Then the dummy's dog tackled the selector's dog and this precipitated things. The dummy would have gone under had his wife not arrived on the scene with the eldest son and the rest of the family. They all fell foul of Tom. The woman was the worst. The selector's dog chawed the other and came to his master's rescue just in time---or Tom Hopkins would never have lived to become the inmate of a lunatic asylum.

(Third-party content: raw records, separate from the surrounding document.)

--- src/rtl/instr_encoder.sv ---
// Encodes op requests into MIPS-I words queued in a DEPTH-entry FIFO.
// Optional two-word LI expansion (LUI + ORI) is enabled by defining INSTR_ENCODER_LI_EXPAND_EN.
module instr_encoder #(
  parameter int DEPTH = 4
) (
  input  logic        clk,
  input  logic        rst_n,
  input  logic        in_valid,
  output logic        in_ready,
  input  logic [4:0]  in_op,
  input  logic [4:0]  in_rs,
  input  logic [4:0]  in_rt,
  input  logic [4:0]  in_rd,
  input  logic [31:0] in_imm,
  output logic        out_valid,
  input  logic        out_ready,
  output logic [31:0] out_instr,
  output logic        err_illegal,
  output logic [15:0] word_cnt
);

  localparam int AW = (DEPTH > 1) ? $clog2(DEPTH) : 1;
  localparam int CW = AW + 1;
  localparam logic [CW-1:0] DEPTH_C = CW'(DEPTH);

`ifdef INSTR_ENCODER_LI_EXPAND_EN
  typedef enum logic {IDLE = 1'b0, LI2 = 1'b1} state_e;
`else
  typedef enum logic {IDLE = 1'b0} state_e;
`endif

  state_e        state_q, state_d;
  logic [31:0]   mem_q [DEPTH];
  logic [AW-1:0] wr_ptr_q, wr_ptr_d;
  logic [AW-1:0] rd_ptr_q, rd_ptr_d;
  logic [CW-1:0] count_q, count_d;
  logic          in_ready_q, in_ready_d;
  logic          err_q, err_d;
  logic [15:0]   word_cnt_q, word_cnt_d;

  logic          accept;
  logic          pop;
  logic          push;
  logic [31:0]   push_word;
  logic [31:0]   dec_word;
  logic          dec_legal;

`ifdef INSTR_ENCODER_LI_EXPAND_EN
  logic          dec_is_li;
  logic [4:0]    li_rt_q, li_rt_d;
  logic [15:0]   li_lo_q, li_lo_d;
`else
  logic          unused_imm_hi;
  assign unused_imm_hi = ^in_imm[31:26];
`endif

  assign accept = in_valid & in_ready_q;
  assign pop    = (count_q != '0) & out_ready;

  // Unused fields of each format are forced to their fixed constants here.
  always_comb begin
    dec_word  = '0;
    dec_legal = 1'b1;
`ifdef INSTR_ENCODER_LI_EXPAND_EN
    dec_is_li = 1'b0;
`endif
    case (in_op)
      5'd0:  dec_word = '0;
      5'd1:  dec_word = {6'b000000, in_rs, in_rt, in_rd, 5'b00000, 6'b100001};
      5'd2:  dec_word = {6'b000000, in_rs, in_rt, in_rd, 5'b00000, 6'b100011};
      5'd3:  dec_word = {6'b000000, in_rs, 15'b0, 6'b001000};
      5'd4:  dec_word = {6'b001101, in_rs, in_rt, in_imm[15:0]};
      5'd5:  dec_word = {6'b100011, in_rs, in_rt, in_imm[15:0]};
      5'd6:  dec_word = {6'b101011, in_rs, in_rt, in_imm[15:0]};
      5'd7:  dec_word = {6'b001111, 5'b00000, in_rt, in_imm[15:0]};
      5'd8:  dec_word = {6'b001010, in_rs, in_rt, in_imm[15:0]};
      5'd9:  dec_word = {6'b001011, in_rs, in_rt, in_imm[15:0]};
      5'd10: dec_word = {6'b000100, in_rs, in_rt, in_imm[15:0]};
      5'd11: dec_word = {6'b000101, in_rs, in_rt, in_imm[15:0]};
      5'd12: dec_word = {6'b000001, in_rs, 5'b00001, in_imm[15:0]};
      5'd13: dec_word = {6'b000001, in_rs, 5'b00000, in_imm[15:0]};
      5'd14: dec_word = {6'b000111, in_rs, 5'b00000, in_imm[15:0]};
      5'd15: dec_word = {6'b000110, in_rs, 5'b00000, in_imm[15:0]};
      5'd16: dec_word = {6'b000010, in_imm[25:0]};
      5'd17: dec_word = {6'b000011, in_imm[25:0]};
`ifdef INSTR_ENCODER_LI_EXPAND_EN
      5'd18: begin
        dec_word  = {6'b001111, 5'b00000, in_rt, in_imm[31:16]};
        dec_is_li = 1'b1;
      end
`endif
      default: dec_legal = 1'b0;
    endcase
  end

  always_comb begin
    state_d = state_q;
    case (state_q)
`ifdef INSTR_ENCODER_LI_EXPAND_EN
      IDLE: if (accept && dec_is_li) state_d = LI2;
      LI2:  if (count_q < DEPTH_C) state_d = IDLE;
`endif
      default: state_d = IDLE;
    endcase
  end

  // in_ready is registered from next-cycle state/count so out_ready never reaches it combinationally.
  always_comb begin
    push      = 1'b0;
    push_word = '0;
    err_d     = 1'b0;
    case (state_q)
      IDLE: begin
        push      = accept & dec_legal;
        push_word = dec_word;
        err_d     = accept & ~dec_legal;
      end
`ifdef INSTR_ENCODER_LI_EXPAND_EN
      LI2: begin
        push      = (count_q < DEPTH_C);
        push_word = {6'b001101, li_rt_q, li_rt_q, li_lo_q};
      end
`endif
      default: ;
    endcase

    count_d    = count_q + CW'(push) - CW'(pop);
    wr_ptr_d   = wr_ptr_q + AW'(push);
    rd_ptr_d   = rd_ptr_q + AW'(pop);
    word_cnt_d = word_cnt_q + 16'(pop);
    in_ready_d = (state_d == IDLE) && (count_d < DEPTH_C);

`ifdef INSTR_ENCODER_LI_EXPAND_EN
    li_rt_d = li_rt_q;
    li_lo_d = li_lo_q;
    if (accept && dec_is_li) begin
      li_rt_d = in_rt;
      li_lo_d = in_imm[15:0];
    end
`endif
  end

  always_ff @(posedge clk or negedge rst_n) begin
    if (!rst_n) begin
      state_q    <= IDLE;
      wr_ptr_q   <= '0;
      rd_ptr_q   <= '0;
      count_q    <= '0;
      in_ready_q <= 1'b0;
      err_q      <= 1'b0;
      word_cnt_q <= '0;
`ifdef INSTR_ENCODER_LI_EXPAND_EN
      li_rt_q    <= '0;
      li_lo_q    <= '0;
`endif
    end else begin
      state_q    <= state_d;
      wr_ptr_q   <= wr_ptr_d;
      rd_ptr_q   <= rd_ptr_d;
      count_q    <= count_d;
      in_ready_q <= in_ready_d;
      err_q      <= err_d;
      word_cnt_q <= word_cnt_d;
`ifdef INSTR_ENCODER_LI_EXPAND_EN
      li_rt_q    <= li_rt_d;
      li_lo_q    <= li_lo_d;
`endif
    end
  end

  // Storage needs no reset: entries are only visible while count_q covers them.
  always_ff @(posedge clk) begin
    if (push) mem_q[wr_ptr_q] <= push_word;
  end

  assign in_ready    = in_ready_q;
  assign out_valid   = (count_q != '0);
  assign out_instr   = (count_q != '0) ? mem_q[rd_ptr_q] : 32'h0;
  assign err_illegal = err_q;
  assign word_cnt    = word_cnt_q;

endmodule
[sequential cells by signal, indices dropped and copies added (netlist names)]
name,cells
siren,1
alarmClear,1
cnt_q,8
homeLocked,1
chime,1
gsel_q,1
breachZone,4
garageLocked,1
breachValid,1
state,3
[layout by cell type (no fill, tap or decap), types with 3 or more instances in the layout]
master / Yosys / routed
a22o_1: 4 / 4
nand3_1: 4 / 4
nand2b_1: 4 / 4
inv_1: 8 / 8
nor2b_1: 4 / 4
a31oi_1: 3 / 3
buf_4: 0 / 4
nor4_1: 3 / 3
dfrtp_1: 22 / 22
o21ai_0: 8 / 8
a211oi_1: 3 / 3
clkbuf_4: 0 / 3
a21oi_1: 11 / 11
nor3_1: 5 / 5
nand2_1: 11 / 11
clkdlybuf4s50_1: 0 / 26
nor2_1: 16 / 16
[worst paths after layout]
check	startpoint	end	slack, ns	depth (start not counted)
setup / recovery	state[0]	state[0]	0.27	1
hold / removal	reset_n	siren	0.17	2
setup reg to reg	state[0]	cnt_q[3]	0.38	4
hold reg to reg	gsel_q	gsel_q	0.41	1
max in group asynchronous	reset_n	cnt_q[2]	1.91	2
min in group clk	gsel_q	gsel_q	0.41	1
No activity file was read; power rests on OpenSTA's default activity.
<file path="src/rtl/exp_pkg.sv">
// exp_pkg: shared definitions for the log2 -> linear conversion block.
//   Q_L / Q_O / MQ : fractional bits of the input, the output and the mantissa
//   state_t        : controller states IDLE -> MUL -> SCALE
//   exp_coef()     : Q30 constants C[i] = round(2^(2^-(i+1)) * 2^30), i = 0..Q_L-1
package exp_pkg;

  localparam int Q_L = 11;
  localparam int Q_O = 16;
  localparam int MQ  = 30;
  localparam int D_W = 16;
  localparam int K_W = D_W - Q_L;

  localparam logic [31:0] MANT_ONE = 32'h4000_0000;  // 1.0 in Q30
  localparam logic [31:0] SAT_MAX  = 32'h7FFF_FFFF;
  localparam logic [3:0]  CNT_LAST = 4'(Q_L - 1);

  typedef enum logic [1:0] {
    IDLE  = 2'd0,
    MUL   = 2'd1,
    SCALE = 2'd2
  } state_t;

  // 2^(1/2), 2^(1/4), ... 2^(1/2048) in Q30, one per fractional input bit,
  // most significant fraction bit first.
  function automatic logic [31:0] exp_coef(input logic [3:0] idx);
    logic [31:0] c;
    case (idx)
      4'd0:    c = 32'h5A82_799A;
      4'd1:    c = 32'h4C1B_F829;
      4'd2:    c = 32'h45CA_E0F2;
      4'd3:    c = 32'h42D5_61B4;
      4'd4:    c = 32'h4166_C34C;
      4'd5:    c = 32'h40B2_68FA;
      4'd6:    c = 32'h4058_F6A8;
      4'd7:    c = 32'h402C_6BE9;
      4'd8:    c = 32'h4016_321B;
      4'd9:    c = 32'h400B_1818;
      4'd10:   c = 32'h4005_8BCE;
      default: c = MANT_ONE;
    endcase
    return c;
  endfunction

endpackage

</file>
<file path="src/rtl/exp_module.sv">
// exp_module: converts a signed Q11 log2 value to a linear Q16 value, y = 2^x.
//   The fraction f is resolved by Q_L sequential constant multiplies on a Q30
//   mantissa (one shared 32x32 multiplier), then the integer part k scales the
//   mantissa by a barrel shift of s = MQ - Q_O - k with saturation.
// Ports:
//   clk         in   system clock, rising edge
//   rst         in   synchronous active-high reset
//   data_in     in   [15:0] signed log2 value, Q11
//   data_valid  in   input qualifier
//   in_ready    out  high in IDLE
//   exp_out     out  [31:0] linear result, Q16, held until the next result
//   exp_valid   out  one-cycle pulse with exp_out
//   o_dbg_state out  [1:0] current controller state (state_t encoding)
// Build option: define EXP_ROUND_EN for round-half-up on every multiply and
//   on the final right shift; otherwise both truncate. Latency is identical.
module exp_module
  import exp_pkg::*;
(
  input  logic        clk,
  input  logic        rst,
  input  logic [15:0] data_in,
  input  logic        data_valid,
  output logic        in_ready,
  output logic [31:0] exp_out,
  output logic        exp_valid,
  output logic [1:0]  o_dbg_state
);

  // Handshake: a sample is taken on a rising edge where data_valid and
  // in_ready are both high. in_ready is high only in IDLE; data_valid at any
  // other time is ignored, nothing is queued. exp_valid is a single-cycle
  // pulse with no back-pressure, exp_out stays stable afterwards.

`ifdef EXP_ROUND_EN
  localparam logic [63:0] MUL_RND = 64'd1 << (MQ - 1);
`else
  localparam logic [63:0] MUL_RND = 64'd0;
`endif

  state_t           r_state;
  state_t           w_state_nxt;
  logic [K_W-1:0]   r_k;
  logic [Q_L-1:0]   r_f;
  logic [31:0]      r_mant;
  logic [3:0]       r_cnt;
  logic [31:0]      r_exp_out;
  logic             r_exp_valid;

  logic             w_accept;
  logic [31:0]      w_coef;
  logic [31:0]      w_mant_mul;
  logic [7:0]       w_s;
  logic [7:0]       w_s_neg;
  logic [63:0]      w_wide;
  logic [31:0]      w_scale_res;

  assign w_accept    = data_valid & in_ready;
  assign exp_out     = r_exp_out;
  assign exp_valid   = r_exp_valid;
  assign o_dbg_state = r_state;

  // Mantissa stays below 2^31, so the Q60 product fits in 62 bits and the
  // Q30 result fits back into 32 bits.
  assign w_coef     = exp_coef(r_cnt);
  assign w_mant_mul = 32'((({32'd0, r_mant} * {32'd0, w_coef}) + MUL_RND) >> MQ);

  // Scale by 2^k: s = MQ - Q_O - k, negative s means a left shift.
  always_comb begin
    w_s         = 8'(MQ - Q_O) - {{(8 - K_W){r_k[K_W-1]}}, r_k};
    w_s_neg     = 8'd0 - w_s;
    w_wide      = '0;
    w_scale_res = '0;
    if (w_s[7]) begin
      w_wide = {32'd0, r_mant} << w_s_neg;
      if ((w_s_neg > 8'd32 && r_mant != '0) || w_wide > 64'h0000_0000_7FFF_FFFF)
        w_scale_res = SAT_MAX;
      else
        w_scale_res = w_wide[31:0];
    end else if (w_s >= 8'd32) begin
      w_scale_res = '0;
    end else begin
`ifdef EXP_ROUND_EN
      if (w_s != 8'd0)
        w_wide = ({32'd0, r_mant} + (64'd1 << (w_s - 8'd1))) >> w_s;
      else
        w_wide = {32'd0, r_mant};
`else
      w_wide = {32'd0, r_mant} >> w_s;
`endif
      if (w_wide > 64'h0000_0000_7FFF_FFFF)
        w_scale_res = SAT_MAX;
      else
        w_scale_res = w_wide[31:0];
    end
  end

  always_ff @(posedge clk) begin
    if (rst) r_state <= IDLE;
    else     r_state <= w_state_nxt;
  end

  always_comb begin
    w_state_nxt = r_state;
    in_ready    = 1'b0;
    case (r_state)
      IDLE: begin
        in_ready = 1'b1;
        if (data_valid) w_state_nxt = MUL;
      end
      MUL: begin
        if (r_cnt == CNT_LAST) w_state_nxt = SCALE;
      end
      SCALE: begin
        w_state_nxt = IDLE;
      end
      default: w_state_nxt = IDLE;
    endcase
  end

  // f is shifted left each MUL cycle so its MSB always selects C[cnt];
  // the multiply slot is spent every cycle to keep latency independent of f.
  always_ff @(posedge clk) begin
    if (rst) begin
      r_k         <= '0;
      r_f         <= '0;
      r_mant      <= MANT_ONE;
      r_cnt       <= '0;
      r_exp_out   <= '0;
      r_exp_valid <= 1'b0;
    end else begin
      r_exp_valid <= 1'b0;
      case (r_state)
        IDLE: begin
          if (w_accept) begin
            r_k    <= data_in[D_W-1:Q_L];
            r_f    <= data_in[Q_L-1:0];
            r_mant <= MANT_ONE;
            r_cnt  <= '0;
          end
        end
        MUL: begin
          if (r_f[Q_L-1]) r_mant <= w_mant_mul;
          r_f   <= {r_f[Q_L-2:0], 1'b0};
          r_cnt <= r_cnt + 4'd1;
        end
        SCALE: begin
          r_exp_out   <= w_scale_res;
          r_exp_valid <= 1'b1;
        end
        default: ;
      endcase
    end
  end

endmodule

</file>
<file path="config.mk">
export PLATFORM = sky130hd
export DESIGN_NAME = exp_module
export DESIGN_NICKNAME = d
export VERILOG_FILES = /design/src/rtl/exp_pkg.sv /design/src/rtl/exp_module.sv
export SDC_FILE = /design/constraint.sdc
export NUM_CORES = 2
export LEC_CHECK = 0
export ABC_AREA = 1
export CAP_MARGIN = 20
export CORE_MARGIN = 2
export CORE_UTILIZATION = 50
export DETAILED_ROUTE_END_ITERATION = 8
export GPL_TIMING_DRIVEN = 0
export PLACE_DENSITY_LB_ADDON = 0.12
export SYNTH_ARGS = -nofsm -noshare
export SYNTH_HDL_FRONTEND = slang
export SYNTH_SLANG_ARGS = --single-unit
</file>
<file path="constraint.sdc">
create_clock -name clk -period 14.64 [get_ports clk]
set_input_delay 2.196 -clock clk [delete_from_list [all_inputs] [get_ports clk]]
set_output_delay 2.196 -clock clk [all_outputs]
set_load 0.02 [all_outputs]
</file>
# ---- Word-level counts from Yosys, hierarchy flattened
# Memory sizes are Yosys's and may differ from the RTL's. A register that Yosys moved wholly into a read port is not among the register bits.
# Cells that the tools add are included.
dict set report totals {
  reg_bits 87
  mem_bits_ro 464
  input_bits 19
  out_inout_bits 36
  word_cells 53
  memories 1
}
# memory depth word_bits read_ports rd_ports_with_merged_regs wr line
set mem_list {}
lappend mem_list {{(name not given)} 16 29 1 1 0 exp_pkg.sv:27} ;# case (idx)
dict set report classes {
  addsub 3
  mul 1
  order_cmp 4
  n_eq_ne 7
  shifts 2
  n_mux 18
  bitwise_logic 1
  n_reduce_logical 9
}
# cell count
set op_table {}
lappend op_table {{32-bit two-way mux} 6}
lappend op_table {{64-bit by 31-bit > comparator with 1-bit output, second input constant} 2}
lappend op_table {{32-bit one-hot mux with 2 select lines} 1}
lappend op_table {{32-bit by 8-bit left shift with 64-bit output} 1}
lappend op_table {{32-bit by 8-bit >> shifter with 64-bit output} 1}
lappend op_table {{32-bit by 32-bit multiplier with 62-bit output} 1}
lappend op_table {{32-bit nonzero test} 1}
lappend op_table {{11-bit one-hot mux with 2 select lines} 1}
lappend op_table {{4-bit two-way mux} 3}
lappend op_table {{11-bit two-way mux} 1}
lappend op_table {{8-bit by 6-bit greater-or-equal comparator with 1-bit output, second input constant} 1}
lappend op_table {{8-bit by 6-bit > comparator with 1-bit output, second input constant} 1}
lappend op_table {{2-bit != test, second input constant} 4}
lappend op_table {{4-bit one-hot mux with 2 select lines} 1}
lappend op_table {{1-bit by 6-bit subtractor with 7-bit output, first input constant} 1}
lappend op_table {{2-bit AND reduction} 3}
lappend op_table {{5-bit by 5-bit subtractor with 6-bit output, first input constant} 1}
lappend op_table {{4-bit by 1-bit adder with 4-bit output, second input constant} 1}
lappend op_table {{4-bit == test, second input constant} 1}
lappend op_table {{2-bit two-way mux} 2}
lappend op_table {{2-bit one-hot mux with 2 select lines} 1}
lappend op_table {{3-bit AND reduction} 1}
lappend op_table {{2-bit by 1-bit == test with 1-bit output, second input constant} 1}
lappend op_table {{2-bit == test, second input constant} 1}
lappend op_table {{6 further kinds} 7}

# ---- Logic depth before layout (Yosys ltp)
dict set report depth {
  ltp_word 7
  mapped_depth 38
  ltp_nobuf 36
}

# ---- Worst setup path after synthesis
# No wires, ideal clock.
dict set report synth_timing {
  path_kind {register -> register}
  startpoint {register r_mant[17]}
  endpoint {register r_mant[14]}
  setup_time_ps 132
  arrival_ps 6837
  required_time_ps 14508
  path_slack_ps 7670
  stages_incl_launch_ff 32
  n_path_buf 2
  synth_period_minus_slack_ps 6970
  cell_sequence {dfxtp_1 > clkbuf_1 > clkbuf_1 > nand2_1 > inv_1 > fa_1 > fa_1 > fa_1 > inv_1 > fa_1 > inv_1 > fa_1 > fa_1 > fa_1 > inv_1 > fa_1 > inv_1 > ha_1 > nand2_1 > nor2_1 > inv_1 > nor3_1 > nand3_1 > o211ai_1 > nand2_1 > nand2_1 > nand2_1 > nand2_1 > a21oi_1 > or2_2 > nand3_1 > a21oi_1}
}
dict set report synth_between {
  elab_chain_len 3
}
# element line
set synth_lines {}
lappend synth_lines {{from (decl)} exp_module.sv:44} ;# logic [31:0] r_mant;
lappend synth_lines {{from (signal assigned)} exp_module.sv:142} ;# if (r_f[Q_L-1]) r_mant <= w_mant_mul;
lappend synth_lines {{32-bit by 32-bit multiplier with 62-bit output} exp_module.sv:65} ;# assign w_mant_mul = 32'((({32'd0, r_mant} * {32'd0, w_coef}) + MUL_RND) >> MQ);
lappend synth_lines {{32-bit two-way mux} exp_module.sv:142}
lappend synth_lines {{32-bit one-hot mux with 2 select lines} exp_module.sv:132} ;# case (r_state)
# No other way between the ends. The select of a mux whose other input is x is not followed.
# A chain may end at the register's enable or synchronous reset.

# ---- Final worst setup path
dict set report layout_timing {
  startpoint {register r_mant[0]}
  endpoint {register r_mant[12]}
}
# The elaborated chain is that of the path after synthesis.

==> run metrics <==
endpoints failing setup 0; initial antenna violation count 3; via/cell ratio 5.49; critical path endpoint r_mant[12]; HP Start exp_out[31]; GP Congestion 1.02; Final Power 0.00266 W; Crit Path Class flip-flop to flip-flop; crit-path max FO 10; die area 85,100 sq um; Die H 292 microns; Fmax achieved 99.4 MHz; Ys Warns 0; Post-synth EDFFs 0; half-perimeter wire length after detailed placement 137,000 microns; worst relative slew slack 0.169; reg2reg path depth 31; clk_skew 19.6 ps; Core Rows 105; H-tree Lvls 4; CP Launch Type flip-flop; clock tree root driver cell clkbuf_16; Synth Net Count 6,856; initial core utilization 0.505; max-slew violation count 0; Mapped Cells 5,720; core area 82,000 sq um; DRC Markers 0; top_reg_cell synth dfxtp_1; Static Leakage 25.5 nW; mapped cell area 41,400 sq um; Seq/Total Area, Yosys 0.0561; fin cells 6,881; Final Cycle Share 0.687; mean post-synth cell area 7.24 sq um; R2R Path End r_mant[12]; Hold Vio Cnt, Final 0; overall routing resource usage 0.386; CTS clk-pin slew, worst paths 70 ps; Max-Cap Viols 0; ys async rst share 0; unique cell type count in the Yosys netlist 58; Yosys reg bits 116; post-CTS setup buffer count 0; CP max-delay cell clkbuf_1; Clk Latency, worst-skew pair 450 ps; Arrival @ worst endpoint 10,330 ps; # port buffers 54; clk buf depth 2; min cycle time layout 10,060 ps; WL final 160,000 microns; Max IR drop VDD 0.0768 mV; reg-to-reg setup timing slack 4580 ps; RR Startpoint r_mant[0]; CP required 14,910 ps; worst setup margin 4580 ps; drt wl/cell 23.3 microns; share of layout cells above drive strength 1 0.0222; first-pass GRT wire length 242,000 microns; PD cells 60.4 nW/um^2; drt first-iter violations 4,282; CTS Sinks 116; vias in the first global route 38,000; CTS tree yes; Syn-to-layout area delta 6.17%; setup TNS 0 ps; crit end category flip-flop; drt pass-1 iters 6; commonest non-fill, non-tap cell in the layout inv_1; Inst Count DP 6,847; dpl ws 4900 ps; GR Overflow Total 0; hold crit path type flip-flop to flip-flop; die width 292 microns; ANT nets after route 0; CTS Hold Buffers Added 0; status completed; CP startpoint r_mant[0]; diode count 0; CTS buffer count 17; # resized after CTS 0; slowest stage delay, CP 910 ps; Slew @ Worst Pin 1250 ps; largest net degree at the start of global routing 17; num ports 55; unrepaired setup endpoints after global routing no; DR vias 37,800; commonest cells after routing, fill and taps aside inv_1 (1,604), nand2_1 (1,372), fa_1 (834); Final nets 6,934
[cell usage after synthesis (all sizes together) (3+ instances only)]
cell	instances	area, sq um
a211oi	13	97.6
nand3	352	1870
clkbuf	245	920
a31oi	38	238
nor2	189	729
a21o	5	37.5
o221ai	15	131
nor3	13	65.1
xor2	3	33.8
o21a	11	82.6
nand4	52	325
ha	283	3540
a21oi	214	1070
o31ai	5	37.5
dfxtp	116	2320
buf	83	464
nor4	5	31.3
a2111oi	4	35.0
xnor2	4	35.0
o211ai	13	97.6
o21ai	192	965
nand2	1380	5210
a21boi	3	22.5
fa	834	16700
or2	7	43.8
o22ai	11	68.8
inv	1609	6040
[sequential cells by signal, indices dropped and copies added (netlist names)]
name and flops:
r_mant 32, exp_valid 1, exp_out 32, r_cnt 4, w_coef 29, o_dbg_state 2, r_f 11, r_k 5
[power by group]
part / switching (W) / internal [W] / total [W]
clock network: 0.000191 / 0.000262 / 0.000453
registers: 0.0000312 / 0.000330 / 0.000361
logic: 0.00125 / 0.000589 / 0.00184
total: 0.00148 / 0.00118 / 0.00266
[routing by layer]
metal	GRT usage	vias to the layer above	share of wire
met1	0.535	18600	0.41
met4	0.153	4	0.048
met3	0.109	328	0.12
met2	0.571	2007	0.42
li1	-	16900	-
met5	0	-	0.00017
[how the worst min path moves through the flow]
| stage | end | slack (ps) | cells past startpoint |
|---|---|---|---|
| 2_1_floorplan | r_f[1] | 430 | 2 |
| 3_3_place_gp | exp_out[31] | 430 | 2 |
| 3_5_place_dp | exp_out[31] | 440 | 2 |
| 4_1_cts | exp_out[31] | 440 | 2 |
| 5_1_grt | exp_out[31] | 460 | 2 |
| 6_report | exp_out[31] | 440 | 2 |
[area by class of cell]
class,instances,area (sq um)
Fill cell,8397,38000
Multi-Input combinational cell,3666,31600
Inverter,1610,6050
Sequential cell,116,2320
Buffer,328,1380
Tap cell,1070,1340
Timing Repair Buffer,59,616
Clock buffer,19,453
Clock inverter,13,148
[cell families (layout without fill, tap and decap cells)]
kind of cell             after synthesis  count (layout)  synth area share
adder cells (fa/ha/maj)             1117            1117             0.489
XOR/XNOR                               7               7           0.00166
AND/OR/NAND/NOR                     2006            2006             0.201
multiplexers                           2               2          0.000484
flip-flops                           116             116            0.0561
buffers and inverters               1938            2029             0.180
AO/OA/AOI/OAI                        534             534            0.0718
[critical path, delay by kind of cell (launching register included)]
family | cells | cell delay [ps]
compound gates | 6 | 1720
fa+ha+maj | 9 | 4360
simple gates | 8 | 820
buf+inv | 8 | 2120
flops | 1 | 840
[through the flow]
step	utilization	instance area, sq um	hold WS (ps)
final	0.536	43900	439
after detailed placement	0.528	43300	435
after global routing	0.536	43900	461
after global placement	0.528	43300	431
after floorplan	-	41400	425
after CTS	0.536	43900	444
Note: power is estimated with default switching activity, not from simulation.
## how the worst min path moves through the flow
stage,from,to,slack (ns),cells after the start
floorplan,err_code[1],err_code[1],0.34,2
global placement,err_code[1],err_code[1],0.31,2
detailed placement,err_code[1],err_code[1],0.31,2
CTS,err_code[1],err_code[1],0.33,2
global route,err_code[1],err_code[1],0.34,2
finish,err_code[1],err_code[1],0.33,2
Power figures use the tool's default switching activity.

Next year there happened to be good grass on Tom's selection and nowhere else, and he thought it wouldn't be a bad idea--to get a few poor sheep, and fatten them up for market: sheep were selling for about seven-and-sixpence a dozen at that time. Tom got a hundred or two, but the squatter had a man stationed at one side of the selection with dogs to set on the sheep directly they put their noses through the fence (Tom's was not a sheep fence). The dogs chased the sheep across the selection and into the run again on the other side, where another man waited ready to pound them.
Tom's dog did his best; but he fell sick while chawing up the fourth capitalistic canine, and subsequently died. The dummies had robbed that cur with poison before starting it across--that was the only way they could get at Tom's dog.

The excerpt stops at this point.